■ **Aim of the task**
Take the material below and output exactly the run of lines from the one containing "wire [31:0] target = x_pc + x_boff;" down to the one containing "x_use1 <= d_use1;", with both included.
........
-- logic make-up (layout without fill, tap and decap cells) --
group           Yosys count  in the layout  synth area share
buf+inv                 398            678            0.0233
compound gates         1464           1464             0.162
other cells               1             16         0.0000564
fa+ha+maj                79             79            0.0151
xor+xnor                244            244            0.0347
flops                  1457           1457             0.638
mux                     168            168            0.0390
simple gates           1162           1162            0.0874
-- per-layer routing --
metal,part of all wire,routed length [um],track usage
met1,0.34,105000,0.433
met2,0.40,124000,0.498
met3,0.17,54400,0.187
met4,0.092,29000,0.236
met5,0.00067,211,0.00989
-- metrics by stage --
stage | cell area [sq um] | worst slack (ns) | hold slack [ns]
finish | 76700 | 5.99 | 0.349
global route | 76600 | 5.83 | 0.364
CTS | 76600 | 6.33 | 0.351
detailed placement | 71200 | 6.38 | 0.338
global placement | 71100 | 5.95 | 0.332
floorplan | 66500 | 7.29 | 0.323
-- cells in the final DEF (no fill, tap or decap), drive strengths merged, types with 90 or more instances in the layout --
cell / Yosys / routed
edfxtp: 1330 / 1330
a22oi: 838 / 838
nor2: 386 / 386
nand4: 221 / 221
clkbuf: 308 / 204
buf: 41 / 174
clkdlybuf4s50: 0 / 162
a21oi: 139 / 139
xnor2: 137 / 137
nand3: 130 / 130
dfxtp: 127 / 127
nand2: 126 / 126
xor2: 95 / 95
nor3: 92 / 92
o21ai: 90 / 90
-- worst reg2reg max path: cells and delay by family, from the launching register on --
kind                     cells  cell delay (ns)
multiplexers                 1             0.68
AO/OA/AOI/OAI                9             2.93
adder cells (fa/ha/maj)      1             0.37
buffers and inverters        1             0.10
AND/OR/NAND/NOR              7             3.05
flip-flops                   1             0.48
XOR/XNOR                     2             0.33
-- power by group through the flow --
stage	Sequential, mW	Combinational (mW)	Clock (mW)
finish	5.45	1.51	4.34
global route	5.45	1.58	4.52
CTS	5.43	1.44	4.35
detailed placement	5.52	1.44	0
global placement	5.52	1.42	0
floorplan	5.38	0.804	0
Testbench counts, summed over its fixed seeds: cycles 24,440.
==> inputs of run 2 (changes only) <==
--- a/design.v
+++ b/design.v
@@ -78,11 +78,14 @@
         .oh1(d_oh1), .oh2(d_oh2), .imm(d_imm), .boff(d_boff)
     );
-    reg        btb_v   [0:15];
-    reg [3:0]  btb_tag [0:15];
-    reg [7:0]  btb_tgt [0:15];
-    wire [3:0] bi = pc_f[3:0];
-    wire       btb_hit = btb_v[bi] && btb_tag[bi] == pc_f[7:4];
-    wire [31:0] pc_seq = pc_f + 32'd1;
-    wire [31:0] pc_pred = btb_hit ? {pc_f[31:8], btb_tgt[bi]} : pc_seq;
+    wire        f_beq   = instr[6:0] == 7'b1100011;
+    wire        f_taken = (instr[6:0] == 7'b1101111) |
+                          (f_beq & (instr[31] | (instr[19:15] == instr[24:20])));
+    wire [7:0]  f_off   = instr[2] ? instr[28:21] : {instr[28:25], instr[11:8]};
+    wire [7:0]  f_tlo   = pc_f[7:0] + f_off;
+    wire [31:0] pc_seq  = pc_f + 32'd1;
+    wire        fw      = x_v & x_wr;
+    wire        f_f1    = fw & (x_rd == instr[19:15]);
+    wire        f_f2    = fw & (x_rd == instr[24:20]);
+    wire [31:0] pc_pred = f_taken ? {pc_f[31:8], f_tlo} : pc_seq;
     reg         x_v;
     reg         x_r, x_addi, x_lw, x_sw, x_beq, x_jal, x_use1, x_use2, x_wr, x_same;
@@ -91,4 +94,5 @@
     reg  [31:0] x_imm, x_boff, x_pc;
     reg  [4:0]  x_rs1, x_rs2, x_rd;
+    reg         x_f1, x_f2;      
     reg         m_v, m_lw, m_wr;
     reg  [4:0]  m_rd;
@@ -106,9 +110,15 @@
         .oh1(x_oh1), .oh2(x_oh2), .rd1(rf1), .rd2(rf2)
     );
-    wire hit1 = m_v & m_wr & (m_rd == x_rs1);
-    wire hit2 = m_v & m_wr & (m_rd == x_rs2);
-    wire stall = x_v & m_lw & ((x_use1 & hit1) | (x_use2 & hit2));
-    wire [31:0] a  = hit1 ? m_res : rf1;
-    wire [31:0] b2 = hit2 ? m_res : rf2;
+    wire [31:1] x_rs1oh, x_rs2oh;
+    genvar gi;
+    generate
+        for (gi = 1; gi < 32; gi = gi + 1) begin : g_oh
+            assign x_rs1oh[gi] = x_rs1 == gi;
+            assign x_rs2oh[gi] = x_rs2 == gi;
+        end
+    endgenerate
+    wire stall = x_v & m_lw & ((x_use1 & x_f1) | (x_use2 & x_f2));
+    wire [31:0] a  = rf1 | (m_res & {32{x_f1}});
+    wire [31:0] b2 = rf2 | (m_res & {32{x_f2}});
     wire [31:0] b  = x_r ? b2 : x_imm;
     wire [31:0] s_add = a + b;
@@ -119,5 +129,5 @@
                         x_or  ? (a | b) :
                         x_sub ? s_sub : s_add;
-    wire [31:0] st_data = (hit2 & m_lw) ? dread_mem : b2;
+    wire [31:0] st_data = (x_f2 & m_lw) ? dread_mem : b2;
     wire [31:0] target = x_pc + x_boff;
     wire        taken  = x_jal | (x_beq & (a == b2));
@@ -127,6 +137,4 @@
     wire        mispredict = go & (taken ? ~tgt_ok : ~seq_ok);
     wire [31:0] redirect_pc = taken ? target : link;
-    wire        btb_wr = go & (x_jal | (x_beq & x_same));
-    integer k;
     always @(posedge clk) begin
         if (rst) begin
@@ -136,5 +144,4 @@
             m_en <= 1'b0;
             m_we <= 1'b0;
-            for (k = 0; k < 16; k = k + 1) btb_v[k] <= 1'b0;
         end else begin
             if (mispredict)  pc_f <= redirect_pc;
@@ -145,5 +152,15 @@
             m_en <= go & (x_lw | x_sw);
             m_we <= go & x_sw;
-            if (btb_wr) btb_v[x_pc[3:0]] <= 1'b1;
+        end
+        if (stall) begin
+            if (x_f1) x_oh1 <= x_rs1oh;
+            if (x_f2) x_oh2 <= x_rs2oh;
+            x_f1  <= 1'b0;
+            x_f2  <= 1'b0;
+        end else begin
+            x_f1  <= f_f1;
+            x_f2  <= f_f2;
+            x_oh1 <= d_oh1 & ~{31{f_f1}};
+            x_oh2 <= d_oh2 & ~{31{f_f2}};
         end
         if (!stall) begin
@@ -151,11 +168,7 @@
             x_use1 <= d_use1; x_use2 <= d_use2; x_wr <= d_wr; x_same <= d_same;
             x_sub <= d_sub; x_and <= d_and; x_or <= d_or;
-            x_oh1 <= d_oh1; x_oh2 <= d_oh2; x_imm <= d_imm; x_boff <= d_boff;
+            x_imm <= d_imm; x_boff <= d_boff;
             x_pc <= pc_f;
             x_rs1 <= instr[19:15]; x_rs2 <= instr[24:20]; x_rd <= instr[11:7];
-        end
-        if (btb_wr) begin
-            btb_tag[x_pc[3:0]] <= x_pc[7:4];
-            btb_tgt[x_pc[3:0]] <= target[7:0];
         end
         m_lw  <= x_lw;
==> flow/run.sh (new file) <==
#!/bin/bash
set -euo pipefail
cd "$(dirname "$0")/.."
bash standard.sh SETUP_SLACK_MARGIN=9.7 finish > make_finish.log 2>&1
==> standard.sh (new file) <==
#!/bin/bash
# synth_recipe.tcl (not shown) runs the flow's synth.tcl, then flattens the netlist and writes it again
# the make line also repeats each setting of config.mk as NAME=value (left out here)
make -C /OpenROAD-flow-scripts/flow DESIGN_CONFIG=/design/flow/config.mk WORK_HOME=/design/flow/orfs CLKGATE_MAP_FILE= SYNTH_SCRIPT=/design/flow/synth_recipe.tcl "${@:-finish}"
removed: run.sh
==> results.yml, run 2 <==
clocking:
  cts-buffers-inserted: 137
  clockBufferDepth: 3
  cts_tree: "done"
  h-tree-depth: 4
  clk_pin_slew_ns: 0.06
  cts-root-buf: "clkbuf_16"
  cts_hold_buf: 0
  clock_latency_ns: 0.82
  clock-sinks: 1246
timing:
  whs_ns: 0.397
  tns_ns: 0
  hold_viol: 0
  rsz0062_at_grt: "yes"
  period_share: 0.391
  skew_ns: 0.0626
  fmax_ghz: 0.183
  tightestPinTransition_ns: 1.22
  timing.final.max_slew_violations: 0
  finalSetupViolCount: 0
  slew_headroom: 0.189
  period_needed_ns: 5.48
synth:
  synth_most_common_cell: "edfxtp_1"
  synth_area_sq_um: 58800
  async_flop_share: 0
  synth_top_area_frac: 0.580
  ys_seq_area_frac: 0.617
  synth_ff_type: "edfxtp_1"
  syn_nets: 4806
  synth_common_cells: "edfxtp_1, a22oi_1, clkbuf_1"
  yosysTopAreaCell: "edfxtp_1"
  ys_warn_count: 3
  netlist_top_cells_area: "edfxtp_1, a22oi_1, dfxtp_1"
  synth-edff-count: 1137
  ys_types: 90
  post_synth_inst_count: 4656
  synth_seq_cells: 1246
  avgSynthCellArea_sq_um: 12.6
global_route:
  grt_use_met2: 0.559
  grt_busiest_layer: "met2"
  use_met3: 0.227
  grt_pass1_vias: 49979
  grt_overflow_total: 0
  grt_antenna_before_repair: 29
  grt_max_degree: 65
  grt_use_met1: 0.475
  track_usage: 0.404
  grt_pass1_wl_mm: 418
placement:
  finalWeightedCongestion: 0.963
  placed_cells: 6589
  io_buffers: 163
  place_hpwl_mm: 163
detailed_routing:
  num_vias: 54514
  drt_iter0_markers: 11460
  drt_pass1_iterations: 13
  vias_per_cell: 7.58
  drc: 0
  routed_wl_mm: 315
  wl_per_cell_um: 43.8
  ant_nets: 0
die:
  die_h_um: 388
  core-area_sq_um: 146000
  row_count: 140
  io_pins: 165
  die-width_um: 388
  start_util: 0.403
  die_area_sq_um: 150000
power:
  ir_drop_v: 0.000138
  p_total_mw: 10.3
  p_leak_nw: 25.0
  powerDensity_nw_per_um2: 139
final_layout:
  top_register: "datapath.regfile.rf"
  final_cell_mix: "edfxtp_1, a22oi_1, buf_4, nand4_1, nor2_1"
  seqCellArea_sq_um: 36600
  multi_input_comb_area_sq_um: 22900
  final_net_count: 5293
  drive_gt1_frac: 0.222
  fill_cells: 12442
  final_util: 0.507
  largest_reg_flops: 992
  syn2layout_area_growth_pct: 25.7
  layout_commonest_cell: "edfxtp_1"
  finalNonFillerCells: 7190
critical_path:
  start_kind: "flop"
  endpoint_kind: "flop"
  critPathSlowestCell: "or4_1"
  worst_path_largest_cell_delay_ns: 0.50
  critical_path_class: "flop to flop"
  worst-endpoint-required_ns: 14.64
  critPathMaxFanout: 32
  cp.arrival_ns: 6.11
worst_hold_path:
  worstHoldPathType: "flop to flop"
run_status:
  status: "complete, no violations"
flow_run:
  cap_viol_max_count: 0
Source: an optimization exercise on an open RTL-to-GDS flow (aim: small area). Production flows keep margins and buffers that such runs may drop. Only the layout flow was run in this run; the RTL was not checked for function there. No activity file was given, so power comes from the tool's default toggle rates.

--- design.v ---
`timescale 1ns / 1ps
`timescale 1ns / 1ps
`timescale 1ns / 1ps
`timescale 1ns / 1ps
`timescale 1ns / 1ps
`timescale 1ns / 1ps
`timescale 1ns / 1ps
module uart_wb_bridge (
                       input wire         clk,
                       input wire         rst,
                       input wire         rx,
                       output wire        tx,
                       output wire [31:0] wb_adr_o,
                       output wire [31:0] wb_dat_o,
                       output wire [3:0]  wb_sel_o,
                       output wire        wb_we_o,
                       output wire        wb_cyc_o,
                       output wire        wb_stb_o,
                       input wire [31:0]  wb_dat_i,
                       input wire         wb_ack_i,
                       input wire         wb_err_i,
                       input wire         wb_rty_i
                       );
   localparam [9:0] T_END  = 10'b0010100110;
   localparam [9:0] T_HALF = 10'b0010111111;
   localparam [9:0] T_FULL = 10'b0011111111;
   localparam [2:0] P_IDLE  = 3'b000,   
                    P_HDR   = 3'b001,   
                    P_ADDR  = 3'b011,   
                    P_WDATA = 3'b010,   
                    P_REQ   = 3'b100,   
                    P_TX    = 3'b101;   
   localparam [3:0] B_IDLE  = 4'b0000,
                    B_START = 4'b0001,   
                    B_D0    = 4'b1000,
                    B_D7    = 4'b1111,
                    B_STOP  = 4'b0010,
                    B_WAIT  = 4'b0011;   
   reg [2:0]  pst;
   reg [3:0]  ph;
   reg [9:0]  tmr;
   reg [1:0]  bcnt;
   reg [7:0]  len;
   reg        cy;      
   reg        bw;      
   reg [31:0] adr;
   reg [31:0] dat;
   reg [3:0]  sel;
   reg        we;
   wire txm    = (pst == P_TX);
   wire tdone  = (tmr == T_END);
   wire bitstb = tdone && ph[3];
   wire bend   = tdone && (ph == B_D7);
   wire rcv    = tdone && (ph == B_STOP) && rx;
   wire rerr   = tdone && (((ph == B_STOP) && !rx) || ((ph == B_START) && rx));
   wire last   = (len == 8'd0) || bw;
   wire resp   = wb_ack_i || wb_err_i || wb_rty_i;
   wire rx4    = (bcnt == 2'd0);         
   wire tx4    = (bcnt == 2'd3);         
   wire fin    = txm && tx4 && last;
   always @(posedge clk or posedge rst)
     if (rst)
       ph <= B_IDLE;
     else if (ph == B_IDLE) begin
        if (txm || !rx) ph <= B_START;
     end else if (ph == B_WAIT) begin
        if (rx) ph <= B_IDLE;
     end else if (tdone) begin
        if (ph == B_START)
          ph <= (!txm && rx) ? B_WAIT : B_D0;
        else if (ph == B_D7)
          ph <= fin ? B_WAIT : B_STOP;
        else if (ph == B_STOP)
          ph <= B_WAIT;
        else
          ph <= ph + 4'd1;
     end
   always @(posedge clk)
     if (ph == B_IDLE && !txm)
       tmr <= T_HALF;
     else if (ph == B_IDLE || tdone)
       tmr <= T_FULL;
     else
       tmr <= {tmr[8:0], tmr[9] ^ tmr[6]};
   always @(posedge clk or posedge rst)
     if (rst)
       pst <= P_IDLE;
     else
       case (pst)
         P_IDLE:
           if (rcv && dat[31:24] == 8'hCA) pst <= P_HDR;
         P_HDR:
           if (rerr) pst <= P_IDLE;
           else if (rcv && rx4)
             pst <= (dat[19:16] == 4'h1 || dat[19:16] == 4'h2) ? P_ADDR : P_IDLE;
         P_ADDR:
           if (rerr) pst <= P_IDLE;
           else if (rcv && rx4)
             pst <= !we ? P_REQ : last ? P_IDLE : P_WDATA;
         P_WDATA:
           if (rerr) pst <= P_IDLE;
           else if (rcv && rx4) pst <= P_REQ;
         P_REQ:
           if (resp) pst <= !we ? P_TX : last ? P_IDLE : P_WDATA;
         P_TX:
           if (bend && tx4) pst <= last ? P_IDLE : P_REQ;
         default:
           pst <= P_IDLE;
       endcase
   always @(posedge clk)
     if (pst == P_IDLE)
       bcnt <= 2'd2;
     else if (bend)
       bcnt <= bcnt + 2'd1;
   always @(posedge clk)
     if (pst == P_HDR) begin
        sel <= dat[23:20];
        we  <= (dat[19:16] == 4'h1);
     end
   wire din = rx && (pst == P_IDLE || pst == P_HDR || pst == P_WDATA);
   wire dld = (pst == P_REQ) && wb_ack_i && !we;
   wire nsh = !bitstb;
   always @(posedge clk)
     dat <= ({32{bitstb}} & {din, dat[31:1]}) | ({32{nsh}} & dat) |
            ({32{dld}} & wb_dat_i);
   wire byte0 = (bcnt == 2'd0);
   wire lin = (pst == P_IDLE || pst == P_HDR) ? rx : (len[0] ^ (bw && byte0));
   always @(posedge clk)
     if (bitstb)
       len <= {lin, len[7:1]};
   always @(posedge clk)
     if ((pst == P_ADDR && rcv && rx4) || (pst == P_REQ && resp))
       bw <= 1'b1;
     else if (pst == P_IDLE)
       bw <= 1'b0;
     else if (bitstb && byte0)
       bw <= bw & !len[0];
   wire low2 = byte0 && (ph[3:1] == 3'b100);
   wire ain = (pst == P_ADDR) ? rx : (adr[0] ^ (cy && !low2));
   always @(posedge clk)
     if (bitstb)
       adr <= {ain, adr[31:1]};
   always @(posedge clk)
     if (pst == P_REQ && resp)
       cy <= 1'b1;
     else if (pst == P_ADDR)
       cy <= 1'b0;
     else if (bitstb && !low2)
       cy <= cy & adr[0];
   assign tx = !(txm && (ph == B_START || (ph[3] && !dat[0])));
   assign wb_adr_o = adr;
   assign wb_dat_o = dat;
   assign wb_sel_o = sel;
   assign wb_we_o  = we;
   assign wb_cyc_o = (pst == P_REQ);
   assign wb_stb_o = (pst == P_REQ);
endmodule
........
■ **Response area**
     wire [31:0] target = x_pc + x_boff;
     wire        taken  = x_jal | (x_beq & (a == b2));
@@ -127,6 +137,4 @@
     wire        mispredict = go & (taken ? ~tgt_ok : ~seq_ok);
     wire [31:0] redirect_pc = taken ? target : link;
-    wire        btb_wr = go & (x_jal | (x_beq & x_same));
-    integer k;
     always @(posedge clk) begin
         if (rst) begin
@@ -136,5 +144,4 @@
             m_en <= 1'b0;
             m_we <= 1'b0;
-            for (k = 0; k < 16; k = k + 1) btb_v[k] <= 1'b0;
         end else begin
             if (mispredict)  pc_f <= redirect_pc;
@@ -145,5 +152,15 @@
             m_en <= go & (x_lw | x_sw);
             m_we <= go & x_sw;
-            if (btb_wr) btb_v[x_pc[3:0]] <= 1'b1;
+        end
+        if (stall) begin
+            if (x_f1) x_oh1 <= x_rs1oh;
+            if (x_f2) x_oh2 <= x_rs2oh;
+            x_f1  <= 1'b0;
+            x_f2  <= 1'b0;
+        end else begin
+            x_f1  <= f_f1;
+            x_f2  <= f_f2;
+            x_oh1 <= d_oh1 & ~{31{f_f1}};
+            x_oh2 <= d_oh2 & ~{31{f_f2}};
         end
         if (!stall) begin
@@ -151,11 +168,7 @@
             x_use1 <= d_use1; x_use2 <= d_use2; x_wr <= d_wr; x_same <= d_same;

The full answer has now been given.